There are many types of software testing with their own benefits and downsides. Bellow are the three most important and common types of testing.

Unit Testing

Unit testing is about testing the smallest individual parts of an application. For example instead of testing the whole engine of a car all individual pieces are tested separately as units. All dependencies are replaced with stubs or mocks or fakes. Unit tests are meant to be lightning fast and execute thousands of tests in a few seconds therefore they shouldn’t connect to the database, web services or send emails. Unit tests are most effective when executed very frequently during development to inform the developer of any broken parts allowing to fix the problem immediately without losing line of thought.

Integration Testing

Integration tests ensure that all of the application’s parts work correctly when they are assembled in a simulated production environment. An example of an integration test can be a batch job executing against a database with test data.
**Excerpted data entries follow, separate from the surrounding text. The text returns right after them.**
**src/hw/rtl/wcts_pkg.sv**
```systemverilog
// ----------------------------------------------------------------------------
// Wall column texture sampler package
// Shared widths, codes and parameter defaults of the sampler block.
// ----------------------------------------------------------------------------
package wcts_pkg;

   // Parameter defaults
   localparam int SCREEN_HEIGHT_DEF    = 768;
   localparam int TEXTURE_COUNT_DEF    = 4;
   localparam int TEXTURE_SIDE_MAX_DEF = 64;
   localparam int COLOR_BITS_DEF       = 32;

   // Fixed field widths
   localparam int OPCODE_W  = 2;
   localparam int TEX_SEL_W = 3;
   localparam int COLUMN_W  = 11;
   localparam int HEIGHT_W  = 16;
   localparam int FRAC_W    = 16;
   localparam int LOAD_W    = 6;
   localparam int PIXEL_W   = 32;
   localparam int ROW_OUT_W = 10;
   localparam int POS_W     = 32;
   localparam int HALF_W    = HEIGHT_W - 1;

   // Configuration port
   localparam int CSR_INDEX_W = 4;
   localparam int CFG_W       = 7;
   localparam int CFG_TEX     = 4;
   localparam int CFG_RESET   = 64;

   typedef enum logic [OPCODE_W-1:0] {
      OP_LOAD  = 2'd0,
      OP_START = 2'd1,
      OP_NEXT  = 2'd2
   } opcode_type;

   typedef enum logic [CSR_INDEX_W-1:0] {
      CSR_NORTH_WIDTH  = 4'd0,
      CSR_NORTH_HEIGHT = 4'd1,
      CSR_SOUTH_WIDTH  = 4'd2,
      CSR_SOUTH_HEIGHT = 4'd3,
      CSR_EAST_WIDTH   = 4'd4,
      CSR_EAST_HEIGHT  = 4'd5,
      CSR_WEST_WIDTH   = 4'd6,
      CSR_WEST_HEIGHT  = 4'd7
   } csr_index_type;

   // Command strobes toward the texel memory
   typedef struct packed {
      logic en;
      logic we;
   } mem_ctl_type;

endpackage

```
**src/hw/rtl/wcts_step_div.sv**
```systemverilog
// ----------------------------------------------------------------------------
// Row step divider
// Restoring divider, one quotient bit per cycle, for the texture row step.
// ----------------------------------------------------------------------------
module wcts_step_div import wcts_pkg::*; #(
   parameter int DIVIDEND_W = 23
) (
   input  logic                  clock,
   input  logic                  reset,
   input  logic                  start,
   input  logic [DIVIDEND_W-1:0] dividend,
   input  logic [HEIGHT_W-1:0]   divisor,
   output logic                  done,
   output logic [DIVIDEND_W-1:0] quotient
);

   localparam int CNT_W = $clog2(DIVIDEND_W + 1);

   logic                  busy_ff, busy_in;
   logic                  done_ff, done_in;
   logic [CNT_W-1:0]      count_ff, count_in;
   logic [HEIGHT_W-1:0]   rem_ff, rem_in;
   logic [HEIGHT_W-1:0]   divisor_ff, divisor_in;
   logic [DIVIDEND_W-1:0] quo_ff, quo_in;
   logic [HEIGHT_W:0]     trial;

   // Shift the next dividend bit into the remainder and try a subtract.
   always_comb begin
      busy_in    = busy_ff;
      done_in    = 1'b0;
      count_in   = count_ff;
      rem_in     = rem_ff;
      divisor_in = divisor_ff;
      quo_in     = quo_ff;
      trial      = {rem_ff, quo_ff[DIVIDEND_W-1]};

      if (start) begin
         busy_in    = 1'b1;
         count_in   = CNT_W'(DIVIDEND_W);
         rem_in     = '0;
         divisor_in = divisor;
         quo_in     = dividend;
      end else if (busy_ff) begin
         if (trial >= {1'b0, divisor_ff}) begin
            rem_in = HEIGHT_W'(trial - {1'b0, divisor_ff});
            quo_in = {quo_ff[DIVIDEND_W-2:0], 1'b1};
         end else begin
            rem_in = trial[HEIGHT_W-1:0];
            quo_in = {quo_ff[DIVIDEND_W-2:0], 1'b0};
         end
         count_in = count_ff - CNT_W'(1);
         if (count_ff == CNT_W'(1)) begin
            busy_in = 1'b0;
            done_in = 1'b1;
         end
      end
   end

   always_ff @(posedge clock) begin
      if (reset) begin
         busy_ff  <= 1'b0;
         done_ff  <= 1'b0;
         count_ff <= '0;
      end else begin
         busy_ff  <= busy_in;
         done_ff  <= done_in;
         count_ff <= count_in;
      end
      rem_ff     <= rem_in;
      divisor_ff <= divisor_in;
      quo_ff     <= quo_in;
   end

   assign done     = done_ff;
   assign quotient = quo_ff;

endmodule

```
**config.mk**
```make
export PLATFORM = sky130hd
export DESIGN_NAME = wcts_step_div
export DESIGN_NICKNAME = d
export VERILOG_FILES = /design/src/hw/rtl/wcts_pkg.sv /design/src/hw/rtl/wcts_step_div.sv
export SDC_FILE = /design/constraint.sdc
export NUM_CORES = 1
export LEC_CHECK = 0
export BUFFER_PORTS_ARGS = -buffer_cell sky130_fd_sc_hd__buf_4
export CORE_AREA = 3 3 97 90
export DETAILED_ROUTE_END_ITERATION = 8
export DIE_AREA = 0 0 100 93
export PLACE_DENSITY = 0.66
export SETUP_SLACK_MARGIN = 0.1
export SLEW_MARGIN = 20
export SYNTH_ARGS = -nofsm -noshare
export SYNTH_HDL_FRONTEND = slang
export SYNTH_SLANG_ARGS = --single-unit
```
**constraint.sdc**
```tcl
create_clock -name clock -period 5.09 [get_ports clock]
set_clock_uncertainty 0.2 [all_clocks]
set_input_delay 0.7635 -clock clock [delete_from_list [all_inputs] [get_ports clock]]
set_output_delay 0.7635 -clock clock [all_outputs]
set_load 0.05 [all_outputs]
```
==> results of run 1 <==
-- worst max-delay path, stage by stage --
cell    delay (ns)
buf_4         0.29
nor2_1        0.79
inv_1         0.67
-- registers in the layout, summed over array words and instances, names as in the netlist --
name / count
done: 1
busy_ff: 1
quotient: 23
rem_ff: 16
count_ff: 5
divisor_ff: 16
-- placed cells by master (no fill, tap or decap), drive strengths merged, types with 3 or more instances in the layout --
master	instances
buf	67
edfxtp	39
inv	29
nor2	28
nand2	23
dfxtp	23
mux2	22
a21oi	18
o21ai	18
ha	18
nand3	11
nor3	9
clkbuf	9
xnor2	7
o21a	6
xor2	6
a32oi	6
mux2i	6
a211oi	5
and3	5
a21o	5
nand4b	3
nor2b	3
nor4	3
o31ai	3
-- power breakdown --
part	leakage (nW)	switching (mW)	internal, mW	total (mW)
Sequential	0.576	0.0208	0.579	0.600
Clock	0.0931	0.224	0.187	0.412
Combinational	1.11	0.177	0.110	0.287
Total	1.78	0.422	0.876	1.30
-- per-layer routing --
metal  up-vias  global-route usage, %
met5         -                      0
met4         0                   4.60
met3        11                   4.92
met2        54                   29.7
met1      1309                   22.4
li1       1379                      -
-- through the flow --
| stage | power, mW | cell area (um2) | std cells | util (%) |
|---|---|---|---|---|
| 6_report | 1.30 | 4230 | 506 | 53.7 |
| 5_1_grt | 1.36 | 4230 | 506 | 53.7 |
| 4_1_cts | 1.31 | 4230 | 506 | 53.7 |
| 3_5_place_dp | 0.898 | 4040 | 490 | 51.3 |
| 3_3_place_gp | 0.893 | 4040 | 490 | 51.3 |
| 2_1_floorplan | 0.807 | 3490 | 339 | - |
-- cells by family after synthesis --
kind of cell | after synthesis | share of synthesized area, %
simple gates | 99 | 14.0
compound gates | 79 | 15.3
flops | 62 | 46.7
buf+inv | 39 | 4.84
mux | 28 | 8.81
fa+ha+maj | 19 | 7.02
xor+xnor | 13 | 3.26
-- how the worst min path moves through the flow --
| stage | start | to |
|---|---|---|
| 6_report | rem_ff[8] | rem_ff[8] |
| 5_1_grt | rem_ff[8] | rem_ff[8] |
| 4_1_cts | rem_ff[8] | rem_ff[8] |
| 3_5_place_dp | rem_ff[8] | rem_ff[8] |
| 3_3_place_gp | rem_ff[8] | rem_ff[8] |
| 2_1_floorplan | rem_ff[15] | rem_ff[15] |
-- cell type report --
class	count	area [um2]
fillers	718	3650
multi-input cells	238	1690
flip-flops and latches	62	1630
repair buffers	67	503
clock buffers	9	124
well taps	99	124
inverters	24	90.1
clock inverters	7	62.6
==> flow_summary.ini, run 1 <==
[status]
status = complete, no violations

[worst_hold_path]
whs_path_depth = 2
hold_class = reg -> reg

[power]
vdd_drop_max_v = 0.000182
leakagePower_nw = 1.78
powerDensity_nw_per_um2 = 307

[drt]
wl_met2_mm = 3.79
drtIter0Drc = 144
drc = 0
routed_via_density = 5.44
postRouteAntennaNets = 0
dr.pass1.iters = 4
wl_met3_um = 391
wl_per_cell_um = 15.6
top_layer_used = met4
vias = 2753
wirelength_mm = 7.92
wl_met1_mm = 3.62

[finish]
area_delta_synth_final_pct = 21.0
drive_above_1_share_pct = 27.3
nNetsFinal = 463
num_antenna_cells = 0

[clock_network]
clockBufferDepth = 2
cts_resized = 0
clk_latency_ns = 0.35
htree_num_levels = 3
clk_pin_slew_ns = 0.07
hold_buffers = 0
post_cts_buffers = 0
cts_tree = built
cts.sinks = 62
ctsRootBufferMaster = clkbuf_8
cts_buffers = 9

[critical_path]
cp.arrival_ns = 2.56
r2r-start = divisor_ff[15]
critical_path_class = in -> reg
rrSetupSlack_ns = 2.27
endpoint_kind = flip-flop
ff2ff_path_depth = 9
crit_end = quotient[6]
cp.required_ns = 4.81
cp_max_fo = 57
startpoint_type = primary input
crit_path_start = start
rr_endpoint = rem_ff[0]

[grt]
grtUsageTotal_pct = 17.7
grt_pass1_wl_mm = 13.0
grt_pass1_vias = 2738
grt_max_degree = 58
grt_antenna_before_repair = 0
globalRouteOverflowTotal = 0

[placement]
pre_cts_ws_ns = 1.81
dp_hpwl_mm = 5.66
io_buffers = 65
place_congestion = 0.846

[logic_synthesis]
synth-edff-count = 39
synthesis.area_um2 = 3490
yosys.cell_count.top_type = edfxtp_1
synthFlopType = edfxtp_1
yosysTopAreaCell = edfxtp_1
synth-seq-cells = 62
synth.avg_cell_area_um2 = 10.3
synth_area_leaders = edfxtp_1 34%, dfxtp_1 13%, mux2_2 7.1%, ha_1 6.4%, nor2_1 3.0%
yosys-top-cells-count = 39 x edfxtp_1, 28 x nor2_1, 24 x inv_1
synth_top_cell_area_share_pct = 33.5
synth-async-reset-ratio_pct = 0
synth_nets = 400
postSynthCellCount = 339
synth_cell_types = 52
ys_seq_area_share_pct = 46.7
yosys_warnings = 0

[floorplan]
fp.dieH_um = 93
die_w_um = 100
ios = 66
core_um2 = 7870
dieArea_um2 = 9300
initial_utilization_pct = 44.4
rows = 31

[sta]
min_period_ns = 2.84
period_share_pct = 55.8
setup_viol = 0
clock.fmax_mhz = 352
worst_pin_slew_ns = 1.13
hold_viol_final = 0
rsz0062_at_grt = no
whs_ns = 0.295
fin_ws_ns = 2.25
slew_viol_final = 0
finalSetupTns_ns = 0
slew_headroom_pct = 24.5

[run]
maxCapViolCount = 0
No activity file was read; power rests on OpenSTA's default activity.
==> inputs of run 2 (changes only) <==
- clock period: 5.09 -> 2.7 ns (I/O delays scaled with it)
==> run 2 against run 1 <==
Compared with the run above:
- non-clock buffer count increased by 25
- largest cell class unchanged
- die area unchanged
- critical endpoint is now rem_ff[4]
- count of clock-buffer cells in the layout increased by 4
- setup slack got worse by 2.1 ns
- core utilization increased by 6.5 points
- worst hold slack got worse by 0.26 ns
- final cell count increased by 4.9%
- wire length increased by 11%
- global-route usage increased by 0.86 points
- sequential power increased by 90%
==> flow_summary.ini, run 2 (synthesis gave the netlist of run 1 again) <==
[status]
status = complete, no violations

[grt]
grt_pass1_wl_mm = 13.7
globalRouteOverflowTotal = 0
grt_antenna_before_repair = 0
grt_max_degree = 24
grtUsageTotal_pct = 18.5
grt_pass1_vias = 2808

[finish]
stdcell_area_um2 = 4740
final_util_pct = 60.2
num_antenna_cells = 0
final_common_cell = buf_4
largest_register_ff_count = 23
final_cell_mix = 87 x buf_4, 39 x edfxtp_1, 27 x nor2_1, 23 x nand2_1, 23 x dfxtp_1
area_delta_synth_final_pct = 35.6
nNetsFinal = 488
drive_above_1_share_pct = 38.7

[power]
seq_power_share_pct = 42.2
p_sw_share_pct = 29.0
vdd_drop_max_v = 0.000313
total_power_mw = 2.69
powerDensity_nw_per_um2 = 568
clkPwrFrac_pct = 34.1
power_frac_comb_pct = 23.7
power.switching_mw = 0.779
leakagePower_nw = 1.94
power.internal_mw = 1.91

[floorplan]
dieArea_um2 = 9300
rows = 31
ios = 66
initial_utilization_pct = 44.4
core_um2 = 7870
fp.dieH_um = 93
die_w_um = 100

[sta]
hold_viol_final = 0
worst_pin_slew_ns = 0.444
clock.fmax_mhz = 392
min_period_ns = 2.55
whs_ns = 0.0396
slew_viol_final = 0
finalSetupTns_ns = 0
rsz0062_at_grt = yes
setup_viol = 0
slew_headroom_pct = 70.4
period_share_pct = 94.4

[drt]
vias = 2931
drc = 0
wirelength_mm = 8.81
dr.pass1.iters = 5
routed_via_density = 5.52
wl_per_cell_um = 16.6
postRouteAntennaNets = 0
drtIter0Drc = 197

[critical_path]
rr_endpoint = rem_ff[4]
cp.arrival_ns = 2.57
startpoint_type = flip-flop
rrSetupSlack_ns = 0.15
ff2ff_path_depth = 9
cp.required_ns = 2.72
cp_max_fo = 5
r2r-start = divisor_ff[1]
critical_path_class = reg -> reg
endpoint_kind = flip-flop

[worst_hold_path]
whs_path_depth = 1
hp-start = divisor[0]
hold_end = divisor_ff[0]
hold_class = in -> reg

[clock_network]
clk_pin_slew_ns = 0.07
clk_latency_ns = 0.34
clockBufferDepth = 2
cts.sinks = 62
cts_tree = built
cts_buffers = 9
ctsRootBufferMaster = clkbuf_8
htree_num_levels = 3

[placement]
dp_hpwl_mm = 5.95
post_dp_cell_area_um2 = 4200
io_buffers = 65
place_congestion = 0.881

[run]
maxCapViolCount = 0
## run 2: cell count changes in the layout (fill, tap and decap cells not counted), moves of 3 or more
cell | previous run | this run
a21oi_1 | 18 | 14
and3_1 | 5 | 1
and3_4 | 0 | 3
buf_4 | 67 | 87
buf_6 | 0 | 3
clkbuf_1 | 0 | 3
ha_1 | 18 | 6
ha_4 | 0 | 11
inv_1 | 24 | 20
inv_2 | 0 | 4
inv_6 | 4 | 0
## run 2: critical path, stage by stage (launching register included)
cell and delay [ns]:
edfxtp_1 0.44, inv_2 0.09, ha_4 0.19, nor2b_4 0.12
o31a_1 0.30, a21o_1 0.23, buf_4 0.16, a21o_1 0.26
mux2i_1 0.16, a221o_1 0.29
## run 2: through the flow
stage               std cells  worst slack, ns
floorplan                 339           0.0980
global placement          507           0.0824
detailed placement        507           0.0388
CTS                       523            0.102
global route              531           0.0347
finish                    531            0.151
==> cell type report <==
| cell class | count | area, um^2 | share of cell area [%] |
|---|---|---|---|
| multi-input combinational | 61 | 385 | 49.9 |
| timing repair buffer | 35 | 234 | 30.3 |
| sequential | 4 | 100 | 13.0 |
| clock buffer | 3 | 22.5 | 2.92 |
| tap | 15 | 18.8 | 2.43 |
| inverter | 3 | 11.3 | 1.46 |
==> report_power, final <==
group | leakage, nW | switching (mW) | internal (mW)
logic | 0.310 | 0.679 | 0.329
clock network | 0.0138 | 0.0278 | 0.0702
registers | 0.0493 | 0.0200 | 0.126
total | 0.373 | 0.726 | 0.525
Integration tests are a lot slower than unit tests and usually work best integrated with a continuous build system. While integration tests are not good at identifying broken parts they are excellent at testing if an overall group of components is correctly wired together and produces the desired outcome.

Acceptance Testing

Acceptance testing also known as functional testing or QA testing involves testing a complete system that is usually identical to the user’s anticipated system. Acceptance tests can be automated or may be carried out by a QA team. In agile software development terms an acceptance test tests a business story. For example a simple story may be “As a manager I am able to list invoices, filter them by name and date and approve or reject them” An acceptance test would test that scenarios mentioned in the story can be done on a completed system. Automated web application development acceptance tests can be carried out by selenium that simulates recorded browser actions or by asserting HTML structures. Acceptance tests shine in proving if the user story scenarios can be completed but are usually not very good at pinpointing the nature of a problem. They tend to be slow and complicated to set up. Even testing a relatively simple back office application would require to set up an up to date test database, provide datasets for every possible scenario, provide a way to test sending out emails and their contents.

Software development testing is a vast topic that deserves more attention from the the ever growing industry. Automated software testing is often times disregarded as boring, time consuming or ineffective. Mainly because of lack of knowledge and skill to make it work for you and not against you.